[Work instruction] In the listing below, find the line containing "set_load 0.01 [all_outputs]" and the line containing "pass) and uses". Repeat exactly those two lines and every line between them.
□ □ □ □ □ □ □
From an optimization exercise on the open Yosys and OpenROAD flow, aimed at small area, a short achievable clock period and few clock cycles per item; shortcuts taken in it are not production practice.
Only simulation tests tie the RTL to the original design; equivalence was not proved.

[design/flow/design.v]
package deq_pkg;
  localparam int DEQ_DEPTH = 16;
  localparam int WORD_W    = 32;
  typedef enum logic [1:0] {
    OP_PUSH_FRONT = 2'd0,
    OP_PUSH_BACK  = 2'd1,
    OP_POP_FRONT  = 2'd2,
    OP_POP_BACK   = 2'd3
  } deq_op_t;
  typedef enum logic [1:0] {
    ST_DONE  = 2'd0,
    ST_EMPTY = 2'd1,
    ST_FULL  = 2'd2
  } deq_status_t;
  typedef struct packed {
    logic                     add_front;
    logic                     add_back;
    logic                     take_front;
    logic                     take_back;
    logic signed [WORD_W-1:0] word;
  } cell_ctrl_t;
endpackage
module deq_cell (
  input  logic                              clk,
  input  logic                              we,
  input  logic signed [deq_pkg::WORD_W-1:0] wdata,
  output logic signed [deq_pkg::WORD_W-1:0] data
);
  always_ff @(posedge clk) begin
    if (we) data <= wdata;
  end
endmodule
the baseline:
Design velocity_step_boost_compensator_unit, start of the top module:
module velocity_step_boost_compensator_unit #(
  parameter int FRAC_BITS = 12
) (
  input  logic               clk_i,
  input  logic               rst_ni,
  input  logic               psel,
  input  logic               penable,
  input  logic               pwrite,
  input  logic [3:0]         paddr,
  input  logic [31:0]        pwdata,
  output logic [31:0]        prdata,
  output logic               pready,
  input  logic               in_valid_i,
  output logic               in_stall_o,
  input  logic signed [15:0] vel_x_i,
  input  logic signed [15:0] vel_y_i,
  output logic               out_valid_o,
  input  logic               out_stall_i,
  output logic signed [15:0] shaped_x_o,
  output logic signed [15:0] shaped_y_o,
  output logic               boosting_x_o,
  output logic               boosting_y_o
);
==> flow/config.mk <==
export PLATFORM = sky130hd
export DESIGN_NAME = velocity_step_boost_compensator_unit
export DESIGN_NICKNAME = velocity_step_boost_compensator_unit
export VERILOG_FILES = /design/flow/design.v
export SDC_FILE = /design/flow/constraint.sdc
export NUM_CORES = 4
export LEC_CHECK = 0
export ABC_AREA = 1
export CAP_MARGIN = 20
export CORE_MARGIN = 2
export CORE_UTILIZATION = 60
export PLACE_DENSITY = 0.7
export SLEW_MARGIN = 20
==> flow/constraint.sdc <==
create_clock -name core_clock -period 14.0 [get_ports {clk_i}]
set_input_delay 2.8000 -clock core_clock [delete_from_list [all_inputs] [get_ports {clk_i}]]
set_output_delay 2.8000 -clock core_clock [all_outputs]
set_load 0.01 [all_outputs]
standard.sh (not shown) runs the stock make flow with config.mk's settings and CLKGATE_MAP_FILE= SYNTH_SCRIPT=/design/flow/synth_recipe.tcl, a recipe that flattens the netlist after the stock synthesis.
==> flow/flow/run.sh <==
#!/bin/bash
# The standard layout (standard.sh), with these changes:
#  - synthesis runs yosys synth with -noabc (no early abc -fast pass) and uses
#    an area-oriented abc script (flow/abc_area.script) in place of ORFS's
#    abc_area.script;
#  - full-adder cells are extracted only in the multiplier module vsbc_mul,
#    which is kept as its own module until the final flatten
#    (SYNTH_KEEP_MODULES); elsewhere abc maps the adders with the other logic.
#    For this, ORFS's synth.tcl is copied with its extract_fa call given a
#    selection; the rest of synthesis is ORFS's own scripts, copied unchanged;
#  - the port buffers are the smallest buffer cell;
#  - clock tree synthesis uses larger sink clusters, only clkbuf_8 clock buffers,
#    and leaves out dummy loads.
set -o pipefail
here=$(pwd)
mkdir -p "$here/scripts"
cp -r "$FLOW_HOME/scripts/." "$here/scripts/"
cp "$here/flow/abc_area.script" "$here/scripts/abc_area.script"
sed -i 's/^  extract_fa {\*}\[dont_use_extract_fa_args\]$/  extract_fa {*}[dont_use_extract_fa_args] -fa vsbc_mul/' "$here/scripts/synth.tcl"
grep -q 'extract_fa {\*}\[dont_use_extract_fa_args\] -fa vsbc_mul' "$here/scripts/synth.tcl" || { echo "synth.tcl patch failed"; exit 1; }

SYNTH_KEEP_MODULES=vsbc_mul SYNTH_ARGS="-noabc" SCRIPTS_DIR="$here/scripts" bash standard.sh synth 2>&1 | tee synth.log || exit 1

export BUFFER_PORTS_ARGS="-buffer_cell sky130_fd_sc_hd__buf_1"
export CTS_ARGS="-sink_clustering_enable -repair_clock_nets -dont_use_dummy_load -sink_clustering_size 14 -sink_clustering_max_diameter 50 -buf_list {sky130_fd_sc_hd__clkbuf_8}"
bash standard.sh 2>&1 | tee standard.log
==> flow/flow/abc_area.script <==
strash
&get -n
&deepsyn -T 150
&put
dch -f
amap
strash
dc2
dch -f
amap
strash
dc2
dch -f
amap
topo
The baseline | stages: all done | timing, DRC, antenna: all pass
What follows belongs to an exercise in optimizing a design on an open flow for small area and a short achievable clock period; a production flow would make more cautious choices. Only simulation tests tie the RTL to the original design; equivalence was not proved. Power is estimated from default activity; no workload was simulated.

rev 12:
Design dct2d, start of the top module:
module dct2d (
  input  logic              clk,
  input  logic              rst_n,
  input  logic              x_valid,
  input  logic signed [7:0] x_data,
  output logic              y_valid,
  output logic signed [13:0] y_data
);
  logic                                xValid;
  logic signed [dctPkg::SAMPLE_W-1:0]  xData;
  logic signed [dctPkg::STAGE_W-1:0]   rowData;
  logic                                rowSoon;
  logic signed [dctPkg::STAGE_W-1:0]   colIn;
  logic                                colInValid;
  logic signed [dctPkg::COL_W-1:0]     colData;
  assign xValid = x_valid;
  assign xData  = x_data;
  dctPass #(
    .IN_W  (dctPkg::SAMPLE_W),
    .OUT_W (dctPkg::STAGE_W),
    .GAPS  (1'b1),
    .OUT_REG (1'b0)
  ) rowPass (
    .clk      (clk),
    .rst_n    (rst_n),
    .inData   (xData),
    .inValid  (xValid),
    .outData  (rowData),
    .outValid (),
    .outSoon  (rowSoon)
  );
  transposeBuffer #(
    .W (dctPkg::STAGE_W)
  ) tBuf (
    .clk     (clk),
    .rst_n   (rst_n),
    .wrSoon  (rowSoon),
    .wrData  (rowData),
    .rdData  (colIn),
    .rdValid (colInValid)
  );
  dctPass #(
    .IN_W  (dctPkg::STAGE_W),
    .OUT_W (dctPkg::COL_W),
    .GAPS  (1'b0),
    .OUT_REG (1'b1)
  ) colPass (
    .clk      (clk),
    .rst_n    (rst_n),
    .inData   (colIn),
    .inValid  (colInValid),
    .outData  (colData),
    .outValid (y_valid),
    .outSoon  ()
  );
  assign y_data = dctPkg::OUT_W'(colData);
endmodule
Size: about 5300 cells after synthesis, about 1500 flip-flops, roughly 68000 um^2 of cells after synthesis.
export LEC_CHECK = 0
export ABC_CLOCK_PERIOD_IN_PS = 2700
export CAP_MARGIN = 20
export CORE_MARGIN = 2
export CORE_UTILIZATION = 45
export CTS_CLUSTER_DIAMETER = 120
export CTS_CLUSTER_SIZE = 28
export SETUP_SLACK_MARGIN = 4.3
export SLEW_MARGIN = 20
create_clock -name core_clock -period 7.0 [get_ports {clk}]
run.sh (not shown) runs the stock make flow with config.mk's settings and CLKGATE_MAP_FILE= SYNTH_SCRIPT=/design/flow/synth_recipe.tcl, a recipe that flattens the netlist after the stock synthesis.
### rev 12 -> rev 13
Settings: CTS_CLUSTER_SIZE: 28 -> 24; CTS_CLUSTER_DIAMETER: 120 -> 100.
All of rev 12 and rev 13 finish clean. Highest attainable clock frequency (rev 13 over rev 12): decrease, about 1.3%. When rev 13 is set beside rev 12, its worst slew slack as a fraction of its limit turns out to be 0.35 points larger. Summary of rev 13 over rev 12: layout buffer count excluding clock buffers has decreased; global-route usage closely matched the old numbers; share of the core filled with cells in the final layout now larger. In rev 13, the maximum vdd drop came out 0.076 mV below the value in rev 12.
This design comes from an exercise in tuning for small area and a short achievable clock period on the open sky130 flow, not from production work.

==> wip/garnet <==
==> flow/design.v <==
package st_map_pkg;
	localparam logic [15:0] ST_ID_WORD  = 16'h5253;
	localparam logic [15:0] ST_VER_WORD = 16'h1205;
	localparam logic [7:0] ST_OFF_ID       = 8'h00;
	localparam logic [7:0] ST_OFF_VER      = 8'h02;
	localparam logic [7:0] ST_OFF_CTRL     = 8'h04;
	localparam logic [7:0] ST_OFF_STAT     = 8'h06;
	localparam logic [7:0] ST_OFF_FIFO     = 8'h08;
	localparam logic [7:0] ST_OFF_FSTAT    = 8'h0c;
	localparam logic [7:0] ST_OFF_RCNT     = 8'h0e;
	localparam logic [7:0] ST_OFF_SS_CMD   = 8'h10;
	localparam logic [7:0] ST_OFF_SS_DATA  = 8'h12;
	localparam logic [7:0] ST_OFF_SS_CTRL  = 8'h14;
	localparam logic [7:0] ST_OFF_CR1      = 8'h18;
	localparam logic [7:0] ST_OFF_CR2      = 8'h1a;
	localparam logic [7:0] ST_OFF_CR3      = 8'h1c;
	localparam logic [7:0] ST_OFF_CR4      = 8'h1e;
	localparam logic [7:0] ST_OFF_RESP1    = 8'h20;
	localparam logic [7:0] ST_OFF_RESP2    = 8'h22;
	localparam logic [7:0] ST_OFF_RESP3    = 8'h24;
	localparam logic [7:0] ST_OFF_RESP4    = 8'h26;
	localparam logic [7:0] ST_OFF_HIRQ     = 8'h28;
	localparam logic [7:0] ST_OFF_MASK     = 8'h2a;
	localparam logic [7:0] ST_OFF_HIRQ_CLR = 8'h2c;
	localparam int CTRL_CDC_EN   = 0;
	localparam int CTRL_CMD_EN   = 1;
	localparam int CTRL_FIFO_EN  = 2;
	localparam int CTRL_FIFO_RST = 8;
	localparam int CTRL_FIFO_DIR = 9;
	typedef enum logic [3:0] {
		ST_OP_NONE, ST_OP_READ, ST_OP_CTRL_WR, ST_OP_IRQ_ACK,
		ST_OP_FIFO_WR, ST_OP_FIFO_RD, ST_OP_RCNT_CLR, ST_OP_CMD_CLR,
		ST_OP_DATA_WR, ST_OP_RESP_WR, ST_OP_HIRQ_SET, ST_OP_HIRQ_CLR
	} st_op_e;
endpackage
package ss_map_pkg;
	localparam logic [2:0] SS_RGN_CDC = 3'b000;
	localparam logic [2:0] SS_RGN_REG = 3'b111;
	localparam logic [3:0] SS_CDC_FIFO = 4'd0;
	localparam logic [3:0] SS_CDC_HIRQ = 4'd2;
	localparam logic [3:0] SS_CDC_MASK = 4'd3;
	localparam logic [3:0] SS_CDC_CR1  = 4'd6;
	localparam logic [3:0] SS_CDC_CR2  = 4'd7;
	localparam logic [3:0] SS_CDC_CR3  = 4'd8;
	localparam logic [3:0] SS_CDC_CR4  = 4'd9;
	localparam logic [4:0] SS_REG_ID    = 5'd0;
	localparam logic [4:0] SS_REG_VER   = 5'd1;
	localparam logic [3:0] SS_REG_CTRL  = 4'd1;
	localparam logic [3:0] SS_REG_FSTAT = 4'd2;
	localparam logic [3:0] SS_REG_CMD   = 4'd4;
	localparam logic [3:0] SS_REG_DATA  = 4'd5;
	localparam logic [3:0] SS_REG_FIFO  = 4'd6;
	localparam logic [15:0] SS_CTRL_RESET = 16'h0100;
	typedef enum logic [3:0] {
		SS_OP_NONE, SS_OP_READ, SS_OP_CTRL_WR, SS_OP_HIRQ_AND, SS_OP_MASK_WR,
		SS_OP_CR_WR, SS_OP_CMD_WR, SS_OP_DATA_WR, SS_OP_FIFO_WR, SS_OP_FIFO_RD
	} ss_op_e;
endpackage
import st_map_pkg::*;
import ss_map_pkg::*;
module ss_bridge_top #(
	parameter int FIFO_AW = 6
) (
	input  logic        mclk,
	input  logic        ST_ALE,
	input  logic        st_req,
	input  logic        st_we,
	input  logic [7:0]  st_addr,
	input  logic [15:0] st_wdata,
	output logic [15:0] st_rdata,
	output logic        st_rvalid,
	output logic        st_irq,
	input  logic        ss_req,
	input  logic        ss_we,
	input  logic        ss_cs2,
	input  logic [14:1] ss_addr,
	input  logic [15:0] ss_wdata,
	output logic [15:0] ss_rdata,
	output logic        ss_rvalid,
	output logic        ss_irq
);
	localparam int DEPTH = 1 << FIFO_AW;
	logic       st_rd, st_wr, st_ok;
	logic [4:0] st_w;
	logic       st_ctrl_we, st_ack, st_fifo_wr, st_fifo_rd, st_rcnt_clr;
	logic       st_cmd_clr, st_data_we, st_resp_we, st_hirq_set, st_hirq_clr;
	assign st_rd = st_req & ~st_we;
	assign st_wr = st_req & st_we;
	assign st_ok = (st_addr[7:6] == 2'b00) & ~st_addr[0];
	assign st_w  = st_addr[5:1];
	assign st_ctrl_we  = st_wr & (st_addr == ST_OFF_CTRL);
	assign st_ack      = st_wr & (st_addr == ST_OFF_STAT);
	assign st_fifo_wr  = st_wr & (st_addr == ST_OFF_FIFO);
	assign st_fifo_rd  = st_rd & (st_addr == ST_OFF_FIFO);
	assign st_rcnt_clr = st_wr & (st_addr == ST_OFF_RCNT);
	assign st_cmd_clr  = st_wr & (st_addr == ST_OFF_SS_CMD);
	assign st_data_we  = st_wr & (st_addr == ST_OFF_SS_DATA);
	assign st_resp_we  = st_wr & st_ok & (st_w[4:2] == 3'b100);
	assign st_hirq_set = st_wr & (st_addr == ST_OFF_HIRQ);
	assign st_hirq_clr = st_wr & (st_addr == ST_OFF_HIRQ_CLR);
	logic       ss_hit, ss_rd, ss_wr, rgn_cdc, rgn_reg, ss_fifo_off;
	logic [3:0] woff;
	logic [1:0] ss_idx;
	logic       ss_fifo_rd, ss_fifo_wr, ss_hirq_and, ss_mask_we, ss_cr_we;
	logic       ss_ctrl_we, ss_cmd_we, ss_data_we;
	assign ss_hit  = ss_req & ss_cs2;
	assign ss_rd   = ss_hit & ~ss_we;
	assign ss_wr   = ss_hit & ss_we;
	assign rgn_cdc = (ss_addr[14:12] == SS_RGN_CDC);
	assign rgn_reg = (ss_addr[14:12] == SS_RGN_REG);
	assign woff    = ss_addr[5:2];
	assign ss_idx  = {woff[3], woff[0]};
	assign ss_fifo_off = (rgn_cdc & (woff == SS_CDC_FIFO)) | (rgn_reg & (woff == SS_REG_FIFO));
	assign ss_fifo_rd  = ss_rd & ss_fifo_off;
	assign ss_fifo_wr  = ss_wr & ss_fifo_off;
	assign ss_hirq_and = ss_wr & rgn_cdc & (woff == SS_CDC_HIRQ);
	assign ss_mask_we  = ss_wr & rgn_cdc & (woff == SS_CDC_MASK);
	assign ss_cr_we    = ss_wr & rgn_cdc & (woff >= SS_CDC_CR1) & (woff <= SS_CDC_CR4);
	assign ss_ctrl_we  = ss_wr & rgn_reg & (woff == SS_REG_CTRL);
	assign ss_cmd_we   = ss_wr & rgn_reg & (woff == SS_REG_CMD);
	assign ss_data_we  = ss_wr & rgn_reg & (woff == SS_REG_DATA);
	logic [15:0]      st_ctrl, ss_ctrl, ss_cmd, ss_data, hirq, hirq_mask, rcnt;
	logic [15:0]      st_ctrl_n, hirq_n, hirq_mask_n;
	logic [3:0][15:0] cr, resp;
	logic             flag_cdc, flag_cmd, flag_fifo;
	logic             flag_cdc_n, flag_cmd_n, flag_fifo_n;
	logic             fifo_empty_d;
	logic [15:0]        mem [DEPTH];
	logic [FIFO_AW-1:0] wr_ptr, rd_ptr;
	logic [FIFO_AW:0]   cnt;
	logic               fifo_empty, fifo_full;
	logic               fifo_dir, fifo_clr;
	logic               push, pop, wr_en, rd_en;
	logic [15:0]        wr_word;
	logic [15:0]        fifo_head;
	assign fifo_dir  = st_ctrl[CTRL_FIFO_DIR];
	assign fifo_clr  = st_ctrl[CTRL_FIFO_RST];
	assign fifo_full = cnt[FIFO_AW];
	assign st_ctrl_n   = st_ctrl_we ? st_wdata : st_ctrl;
	assign hirq_mask_n = ss_mask_we ? ss_wdata : hirq_mask;
	always_comb
	begin
		if (st_hirq_set)
			hirq_n = hirq | st_wdata;
		else if (st_hirq_clr)
			hirq_n = hirq & ~st_wdata;
		else if (ss_hirq_and)
			hirq_n = hirq & ss_wdata;
		else
			hirq_n = hirq;
	end
	assign flag_cdc_n  = (ss_cr_we & (ss_idx == 2'd3))
		| (flag_cdc & ~(st_ack & st_wdata[CTRL_CDC_EN]));
	assign flag_cmd_n  = ss_cmd_we
		| (flag_cmd & ~(st_ack & st_wdata[CTRL_CMD_EN]));
	assign flag_fifo_n = (fifo_empty & ~fifo_empty_d)
		| (flag_fifo & ~(st_ack & st_wdata[CTRL_FIFO_EN]));
	always_ff @(posedge mclk or posedge ST_ALE)
	begin
		if (ST_ALE)
		begin
			st_ctrl      <= '0;
			ss_ctrl      <= SS_CTRL_RESET;
			ss_cmd       <= '0;
			ss_data      <= '0;
			hirq         <= '0;
			hirq_mask    <= '0;
			rcnt         <= '0;
			flag_cdc     <= 1'b0;
			flag_cmd     <= 1'b0;
			flag_fifo    <= 1'b0;
			fifo_empty_d <= 1'b1;
			st_irq       <= 1'b0;
			ss_irq       <= 1'b0;
		end
		else
		begin
			st_ctrl      <= st_ctrl_n;
			hirq         <= hirq_n;
			hirq_mask    <= hirq_mask_n;
			flag_cdc     <= flag_cdc_n;
			flag_cmd     <= flag_cmd_n;
			flag_fifo    <= flag_fifo_n;
			fifo_empty_d <= fifo_empty;
			st_irq       <= |(st_ctrl_n[2:0] & {flag_fifo_n, flag_cmd_n, flag_cdc_n});
			ss_irq       <= |(hirq_n & hirq_mask_n);
			if (ss_ctrl_we)
				ss_ctrl <= ss_wdata;
			if (st_cmd_clr)
				ss_cmd <= '0;
			else if (ss_cmd_we)
				ss_cmd <= ss_wdata;
			if (ss_data_we)
				ss_data <= ss_wdata;
			else if (st_data_we)
				ss_data <= st_wdata;
			if (st_rcnt_clr)
				rcnt <= '0;
			else if (ss_fifo_rd)
				rcnt <= rcnt + 1'b1;
		end
	end
	always_ff @(posedge mclk)
	begin
		if (ss_cr_we)
			cr[ss_idx] <= ss_wdata;
		if (st_resp_we)
			resp[st_w[1:0]] <= st_wdata;
	end
	assign push    = fifo_dir ? ss_fifo_wr : st_fifo_wr;
	assign pop     = fifo_dir ? st_fifo_rd : ss_fifo_rd;
	assign wr_en   = push & ~fifo_full;
	assign rd_en   = pop & ~fifo_empty;
	assign wr_word = fifo_dir ? {ss_wdata[7:0], ss_wdata[15:8]} : st_wdata;
	always_ff @(posedge mclk)
	begin
		if (wr_en)
			mem[wr_ptr] <= wr_word;
	end
	assign fifo_head = mem[rd_ptr];
	always_ff @(posedge mclk or posedge ST_ALE)
	begin
		if (ST_ALE)
		begin
			wr_ptr     <= '0;
			rd_ptr     <= '0;
			cnt        <= '0;
			fifo_empty <= 1'b1;
		end
		else if (fifo_clr)
		begin
			wr_ptr     <= '0;
			rd_ptr     <= '0;
			cnt        <= '0;
			fifo_empty <= 1'b1;
		end
		else
		begin
			if (wr_en)
				wr_ptr <= wr_ptr + 1'b1;
			if (rd_en)
				rd_ptr <= rd_ptr + 1'b1;
			if (wr_en & ~rd_en)
			begin
				cnt        <= cnt + 1'b1;
				fifo_empty <= 1'b0;
			end
			else if (rd_en & ~wr_en)
			begin
				cnt        <= cnt - 1'b1;
				fifo_empty <= (cnt == 7'd1);
			end
		end
	end
	logic [15:0] fifo_stat, head_sw, st_word, ss_word;
	assign fifo_stat = 16'({fifo_full, cnt[FIFO_AW-1:0]});
	assign head_sw   = {fifo_head[7:0], fifo_head[15:8]};
	always_comb
	begin
		case (st_addr)
			ST_OFF_ID:      st_word = ST_ID_WORD;
			ST_OFF_VER:     st_word = ST_VER_WORD;
			ST_OFF_CTRL:    st_word = st_ctrl;
			ST_OFF_STAT:    st_word = {1'b0, st_irq, 11'd0, flag_fifo, flag_cmd, flag_cdc};
			ST_OFF_FIFO:    st_word = fifo_head;
			ST_OFF_FSTAT:   st_word = fifo_stat;
			ST_OFF_RCNT:    st_word = rcnt;
			ST_OFF_SS_CMD:  st_word = ss_cmd;
			ST_OFF_SS_DATA: st_word = ss_data;
			ST_OFF_SS_CTRL: st_word = ss_ctrl;
			ST_OFF_CR1, ST_OFF_CR2, ST_OFF_CR3, ST_OFF_CR4:
				st_word = cr[st_addr[2:1]];
			ST_OFF_RESP1, ST_OFF_RESP2, ST_OFF_RESP3, ST_OFF_RESP4:
				st_word = resp[st_addr[2:1]];
			ST_OFF_HIRQ:    st_word = hirq;
			ST_OFF_MASK:    st_word = hirq_mask;
			default:        st_word = 16'hffff;
		endcase
	end
	always_comb
	begin
		ss_word = 16'h0000;
		if (rgn_reg)
		begin
			case (woff)
				4'd0:         ss_word = ss_addr[1] ? ST_VER_WORD : ST_ID_WORD;
				SS_REG_CTRL:  ss_word = ss_ctrl;
				SS_REG_FSTAT: ss_word = fifo_stat;
				SS_REG_CMD:   ss_word = ss_cmd;
				SS_REG_DATA:  ss_word = ss_data;
				SS_REG_FIFO:  ss_word = head_sw;
				default:      ss_word = 16'h0000;
			endcase
		end
		else if (rgn_cdc)
		begin
			case (woff)
				SS_CDC_FIFO: ss_word = head_sw;
				SS_CDC_HIRQ: ss_word = hirq;
				SS_CDC_MASK: ss_word = hirq_mask;
				SS_CDC_CR1, SS_CDC_CR2, SS_CDC_CR3, SS_CDC_CR4:
					ss_word = resp[ss_idx];
				default:     ss_word = 16'h0000;
			endcase
		end
	end
	always_ff @(posedge mclk or posedge ST_ALE)
	begin
		if (ST_ALE)
		begin
			st_rvalid <= 1'b0;
			ss_rvalid <= 1'b0;
		end
		else
		begin
			st_rvalid <= st_rd;
			ss_rvalid <= ss_rd;
		end
	end
	always_ff @(posedge mclk)
	begin
		st_rdata <= st_word;
		ss_rdata <= ss_word;
	end
endmodule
□ □ □ □ □ □ □
[Written response]
set_load 0.01 [all_outputs]
standard.sh (not shown) runs the stock make flow with config.mk's settings and CLKGATE_MAP_FILE= SYNTH_SCRIPT=/design/flow/synth_recipe.tcl, a recipe that flattens the netlist after the stock synthesis.
==> flow/flow/run.sh <==
#!/bin/bash
# The standard layout (standard.sh), with these changes:
#  - synthesis runs yosys synth with -noabc (no early abc -fast pass) and uses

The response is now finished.